Мы знаем, что Манштейн продолжает служить Гитлеру, следуя за ним во все более сомнительных операциях, вовсе не из-за того, что речь идет о верности в традициях «Песни о Нибелунгах» (древний германский эпос. — Ю. Л.). Не исключено, что ему уже давно сообщили, что Гитлер презрительно называет его в своем ближнем окружении «хвастливым стратегом». Да, он тщеславен, но вовсе не «преданный национал-социалист», так как это тогда звучало расхожей пустой фразой. Манштейн опасается, что в случае государственного переворота фронты начнут разваливаться и хаос перекинется на всю Германию.
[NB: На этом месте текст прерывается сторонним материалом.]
## src/rtl/alu_operand_issue.sv

```systemverilog
// Operand issue stage: buffers (A,B) pairs in a small FIFO and paces them into the ALU.
// Optional stats counters are enabled with the ALU_OPERAND_ISSUE_STATS_EN macro.
module alu_operand_issue #(
    parameter int WIDTH     = 32,
    parameter int DEPTH     = 4,
    parameter int ISSUE_GAP = 2
) (
    input  logic                     Clk,
    input  logic                     Rst_n,
    input  logic                     Flush,
    input  logic                     InValid,
    output logic                     InReady,
    input  logic [WIDTH-1:0]         InA,
    input  logic [WIDTH-1:0]         InB,
    output logic [WIDTH-1:0]         ArgA,
    output logic [WIDTH-1:0]         ArgB,
    output logic                     ArgValid,
    output logic [$clog2(DEPTH):0]   Count,
    output logic                     Empty,
    output logic                     Full
`ifdef ALU_OPERAND_ISSUE_STATS_EN
    ,
    output logic [31:0]              IssueCnt,
    output logic [31:0]              StallCnt
`endif
);

    localparam int AW = $clog2(DEPTH);
    localparam int GW = (ISSUE_GAP < 2) ? 1 : $clog2(ISSUE_GAP + 1);

    typedef enum logic {
        IDLE,
        HOLD
    } state_t;

    logic [AW:0]          wptr_q, wptr_d;
    logic [AW:0]          rptr_q, rptr_d;
    logic [2*WIDTH-1:0]   mem_q [DEPTH];
    logic [2*WIDTH-1:0]   mem_d [DEPTH];
    state_t               state_q, state_d;
    logic [GW-1:0]        gap_q, gap_d;
    logic [WIDTH-1:0]     arg_a_q, arg_a_d;
    logic [WIDTH-1:0]     arg_b_q, arg_b_d;
    logic                 arg_valid_q, arg_valid_d;
    logic                 push;
    logic                 pop;

    assign Count    = wptr_q - rptr_q;
    assign Empty    = (wptr_q == rptr_q);
    assign Full     = (wptr_q[AW] != rptr_q[AW]) &&
                      (wptr_q[AW-1:0] == rptr_q[AW-1:0]);
    assign InReady  = !Full;
    assign ArgA     = arg_a_q;
    assign ArgB     = arg_b_q;
    assign ArgValid = arg_valid_q;

    assign push = InValid && !Full && !Flush;
    assign pop  = (state_q == IDLE) && !Empty && !Flush;

    // FIFO write and pointer advance; flush empties the queue
    always_comb begin
        mem_d  = mem_q;
        wptr_d = wptr_q + (AW+1)'(push);
        rptr_d = rptr_q + (AW+1)'(pop);
        if (push) begin
            mem_d[wptr_q[AW-1:0]] = {InA, InB};
        end
        if (Flush) begin
            wptr_d = '0;
            rptr_d = '0;
        end
    end

    // Issue FSM: pop into the ALU operand registers, then wait out the gap
    always_comb begin
        state_d     = state_q;
        gap_d       = gap_q;
        arg_a_d     = arg_a_q;
        arg_b_d     = arg_b_q;
        arg_valid_d = 1'b0;
        if (Flush) begin
            state_d = IDLE;
            gap_d   = '0;
        end else begin
            unique case (state_q)
                IDLE: begin
                    if (pop) begin
                        {arg_a_d, arg_b_d} = mem_q[rptr_q[AW-1:0]];
                        arg_valid_d        = 1'b1;
                        if (ISSUE_GAP > 0) begin
                            state_d = HOLD;
                            gap_d   = GW'(ISSUE_GAP);
                        end
                    end
                end
                HOLD: begin
                    if (gap_q <= GW'(1)) begin
                        gap_d   = '0;
                        state_d = IDLE;
                    end else begin
                        gap_d = gap_q - GW'(1);
                    end
                end
                default: state_d = IDLE;
            endcase
        end
    end

    // Control and operand registers with synchronous reset
    always_ff @(posedge Clk) begin
        if (!Rst_n) begin
            wptr_q      <= '0;
            rptr_q      <= '0;
            state_q     <= IDLE;
            gap_q       <= '0;
            arg_a_q     <= '0;
            arg_b_q     <= '0;
            arg_valid_q <= 1'b0;
        end else begin
            wptr_q      <= wptr_d;
            rptr_q      <= rptr_d;
            state_q     <= state_d;
            gap_q       <= gap_d;
            arg_a_q     <= arg_a_d;
            arg_b_q     <= arg_b_d;
            arg_valid_q <= arg_valid_d;
        end
    end

    // FIFO storage needs no reset; entries are only read after being written
    always_ff @(posedge Clk) begin
        mem_q <= mem_d;
    end

`ifdef ALU_OPERAND_ISSUE_STATS_EN
    logic [31:0] issue_cnt_q, issue_cnt_d;
    logic [31:0] stall_cnt_q, stall_cnt_d;

    assign IssueCnt = issue_cnt_q;
    assign StallCnt = stall_cnt_q;

    // Count issued pairs and rejected pushes; both freeze during flush
    always_comb begin
        issue_cnt_d = issue_cnt_q + 32'(pop);
        stall_cnt_d = stall_cnt_q + 32'(InValid && !InReady && !Flush);
    end

    // Stats registers
    always_ff @(posedge Clk) begin
        if (!Rst_n) begin
            issue_cnt_q <= '0;
            stall_cnt_q <= '0;
        end else begin
            issue_cnt_q <= issue_cnt_d;
            stall_cnt_q <= stall_cnt_d;
        end
    end
`endif

endmodule

```

## config.mk

```make
export PLATFORM = sky130hd
export DESIGN_NAME = alu_operand_issue
export DESIGN_NICKNAME = d
export VERILOG_FILES = /design/src/rtl/alu_operand_issue.sv
export SDC_FILE = /design/constraint.sdc
export NUM_CORES = 1
export LEC_CHECK = 0
export ABC_AREA = 1
export CAP_MARGIN = 20
export CORE_ASPECT_RATIO = 0.5
export CORE_MARGIN = 2
export CORE_UTILIZATION = 30
export CTS_CLUSTER_SIZE = 14
export DETAILED_ROUTE_END_ITERATION = 6
export GPL_TIMING_DRIVEN = 0
export PLACE_DENSITY_LB_ADDON = 0.3
export SLEW_MARGIN = 20
export SYNTH_ARGS = -nofsm -noshare
export SYNTH_HDL_FRONTEND = slang
export SYNTH_SLANG_ARGS = --single-unit
export TNS_END_PERCENT = 1
```

## constraint.sdc

```tcl
create_clock -name Clk -period 6.9 [get_ports Clk]
set_input_delay 0.69 -clock Clk [delete_from_list [all_inputs] [get_ports Clk]]
set_output_delay 0.69 -clock Clk [all_outputs]
set_load 0.03 [all_outputs]
```

Word-level counts from Yosys, hierarchy flattened
Cells that the tools add are included.
- add/subtract/negate cells: 4
- equal/unequal tests: 4
- multiplexer cells: 12
- magnitude comparators: 4
- multipliers: 0
- bitwise operators: 5
- divide/modulo/power cells: 0
- shift operators: 0
- reductions and logical operators: 12
- operator list (operator ; count):
    $bwmux W256 ; 1
    $mux W64 ; 3
    $bmux W64 S2 ; 1
    $demux W64 S2 ; 1
    $add A3 B1 Y3 ; 2
    $ge A3 B3 Y1 const B ; 2
    $logic_and A1 B1 Y1 ; 6
    $not A2 Y3 ; 2
    $mux W2 ; 2
    $pmux W2 S2 ; 1
    $eq A3 B3 Y1 ; 1
    $logic_not A1 Y1 ; 3
    $lt A3 B1 Y1 const B ; 1
    $not A1 Y1 ; 3
    $reduce_and A3 Y1 ; 1
    $reduce_or A3 Y1 ; 1
    $sub A3 B3 Y3 ; 1
    $eq A2 B2 Y1 ; 1
    $le A2 B1 Y1 const B ; 1
    $mux W1 ; 2
    $ne A2 B2 Y1 const B ; 1
    $pmux W1 S2 ; 1
    $reduce_or A2 Y1 ; 1
    $sub A2 B1 Y2 const B ; 1
    $ne A1 B1 Y1 ; 1
- output and inout bits: 71
- bits in read-only memories: 0
- latch bits: 0
- memories: 0
- flip-flop bits (word level): 330
- RAM bits: 0
- bits of input ports: 68

Logic depth before layout (Yosys ltp)
- depth in word-level cells: 6
- mapped depth: 15
- depth with buffers taken out: 11

Least setup slack after synthesis
OpenSTA, ideal clock, no wires.
- path type: reg-to-reg
- from: register rptr_q[1]
- to: register mem_q[128] in the netlist's numbering, enable pin
- path slack: 393 ps
- stages on the path, launching flop included: 10
- data required time: 6335 ps
- arrival: 5942 ps
- clock period less this slack: 6507 ps
- cells stage by stage: dfxtp_1 > buf_4 > inv_2 > buf_2 > ha_1 > nand2_1 > inv_1 > nand2_1 > nand3_1 > nor3_1
- cells in the longest elaborated chain, start to end: 5
- ends and longest elaborated chain (what ; RTL line ; source):
    from (decl) ; 37 ; logic [AW:0] rptr_q, rptr_d;
    from (signal assigned) ; 121 ; rptr_q <= rptr_d;
    $eq A2 B2 Y1 ; 51 ; (wptr_q[AW-1:0] == rptr_q[AW-1:0]);
    $logic_and A1 B1 Y1 ; 50 ; assign Full = (wptr_q[AW] != rptr_q[AW]) &&
    $logic_not A1 Y1 ; - ;
    named net InReady ; 12 ; output logic InReady,
    $logic_and A1 B1 Y1 (2 in a row) ; 57 ; assign push = InValid && !Full && !Flush;
    to (signal assigned) ; 132 ; mem_q <= mem_d;
    to (decl) ; 38 ; logic [2*WIDTH-1:0] mem_q [DEPTH];
The timed path passes the listed nets, and every way through them passes these cells.
A chain may end at the register's enable or synchronous reset.

Final worst setup path
- from: register rptr_q[1]
- to: register mem_q[24] in the netlist's numbering, enable pin
- cells in the longest elaborated chain, start to end: 5
- ends and longest elaborated chain (what ; RTL line):
    $eq A2 B2 Y1 ; 51
    $logic_and A1 B1 Y1 ; 50
    $logic_not A1 Y1 ; 57
    $logic_and A1 B1 Y1 (2 in a row) ; 57
No other way between the ends.
===== config.mk =====
export PLATFORM = sky130hd
export DESIGN_NAME = pwm_dac
export DESIGN_NICKNAME = d
export VERILOG_FILES = /design/src/rtl/dac_pkg.sv /design/src/rtl/tick_gen.sv /design/src/rtl/pwm_dac.sv
export SDC_FILE = /design/constraint.sdc
export NUM_CORES = 1
export LEC_CHECK = 0
export ABC_AREA = 1
export BUFFER_PORTS_ARGS = -buffer_cell sky130_fd_sc_hd__buf_4
export CAP_MARGIN = 20
export CORE_ASPECT_RATIO = 0.6
export CORE_MARGIN = 2
export CORE_UTILIZATION = 50
export DETAILED_ROUTE_END_ITERATION = 10
export GPL_ROUTABILITY_DRIVEN = 0
export GPL_TIMING_DRIVEN = 0
export PLACE_DENSITY_LB_ADDON = 0.12
export SYNTH_ARGS = -nofsm -noshare
export SYNTH_HDL_FRONTEND = slang
export SYNTH_SLANG_ARGS = --single-unit

===== constraint.sdc =====
create_clock -name clk -period 5.4 [get_ports clk]
set_input_delay 0.27 -clock clk [delete_from_list [all_inputs] [get_ports clk]]
set_output_delay 0.27 -clock clk [all_outputs]
set_load 0.02 [all_outputs]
Он знает, что тот, кто находится у власти, даже если она уже трещит по швам, все еще в состоянии кое-что сделать. А тот, кто власть полностью сдает, тот уже выбывает из игры. Этот постулат всегда вызывал споры, в том числе и среди противников Гитлера. Но под Ленинградом в конце лета 1942 года он, впрочем, не играл решающей роли. Здесь властвовало слово «война».





Началом наступательной операции «Северное сияние» объявлено 14 сентября. Казалось, все идет по плану, как вдруг Гитлер в начале сентября приказывает Манштейну взять под свое начало также все соединения, расположенные между Финским заливом и флангом «Бутылочного горла» восточнее Мги. Это означает не только рискованную смену руководства в момент наивысшего кризиса, но также и компрометацию Кюхлера. Прусская привычка к дисциплине удерживает от конфликта между обоими военачальниками. Что касается кризисной ситуации, то она возникает так же неожиданно, как и решение Гитлера о наступлении на Ленинград. Русским удается упредить немцев. 27 августа 1942 года 6-й советский гвардейский корпус генерала Гагена переходит в наступление на восточном фланге «Бутылочного горла» силами восьми дивизий и десяти бригад. На западном фланге изготавливаются к прыжку на восток через Неву три дивизии и две бригады. Манштейн вынужден, как это он уже мастерски делал в самых щекотливых ситуациях в Крыму, отражать удар, блокируя своими дивизиями район боевых действий.

Смертельно опасная болезнь Ленинграда, кажется, будет продолжаться бесконечно. Снабжение по Ладожскому озеру налажено, но для жителей города его явно недостаточно. Они голодают и продолжают умирать от истощения. Но даже среди них, забытых в целом мире, есть такие, которые страдают больше всех. Это евреи. Йорг Фридрих сообщает, что к ним относятся с подозрением, обвиняя в том, что они хитростью выбивают себе привилегии, касающиеся распределения продуктов. Заподозренных в этом бьют ленинградцы, безуспешно выстаивающие долгие часы в очередях за продуктами. Евреев, у которых находят на квартирах накопленные ими запасы продовольствия, убивают их соседи.

Немецкие службы радиоперехвата дешифруют в эти дни криптограммы, в которых говорится, что все старики, больные и другие нетрудоспособные люди должны быть вывезены из Ленинграда на восток. Если для оккупантов по-прежнему имеет смысл ослаблять бомбами и снарядами оборонительную мощь крепости, расположенной между Финским заливом и Ладожским озером, то абсолютно непостижимо, зачем в адрес 1-го Воздушного флота поступает просьба атаковать самолетами ветхие суденышки на Ладожском озере.

И пусть немецкие военные врачи по-прежнему проявляют в деревнях заботу о больных среди русского гражданского населения и помогают им, проводя уникальные операции, которые русскими воспринимаются как чудо. И пусть солдаты своими продуктами, табаком, инструментами и материалами доказывают, что для них обычная человечность значит намного больше, чем то, о чем вещают разжигатели расистской пропаганды. Планы, ориентированные на уничтожение безоружных беженцев, уже сами по себе чудовищны по своей мысли и надолго бросают тень на армию. Достаточно часто они, впрочем, воплощались в жизнь, как это подтверждают протоколы донесений карательных отрядов службы безопасности. Впрочем, позднее также ничего не было слышно о том, что угрызения совести терзали моряков советского военно-морского флота, когда русские подводные лодки топили немецкие корабли с беженцами и госпитальные суда.

Есть предположение, что планы атаковать эвакуационные транспорты с помощью авиации исходили от самого Гитлера. Он ведь желал и Ленинград подвергнуть террору самолетами 8-го авиакорпуса и обстрелу его из 800 крупнокалиберных орудий. Манштейн и авиационный генерал фон Рихтгофен всерьез эти сумасбродные, нереальные планы не воспринимают.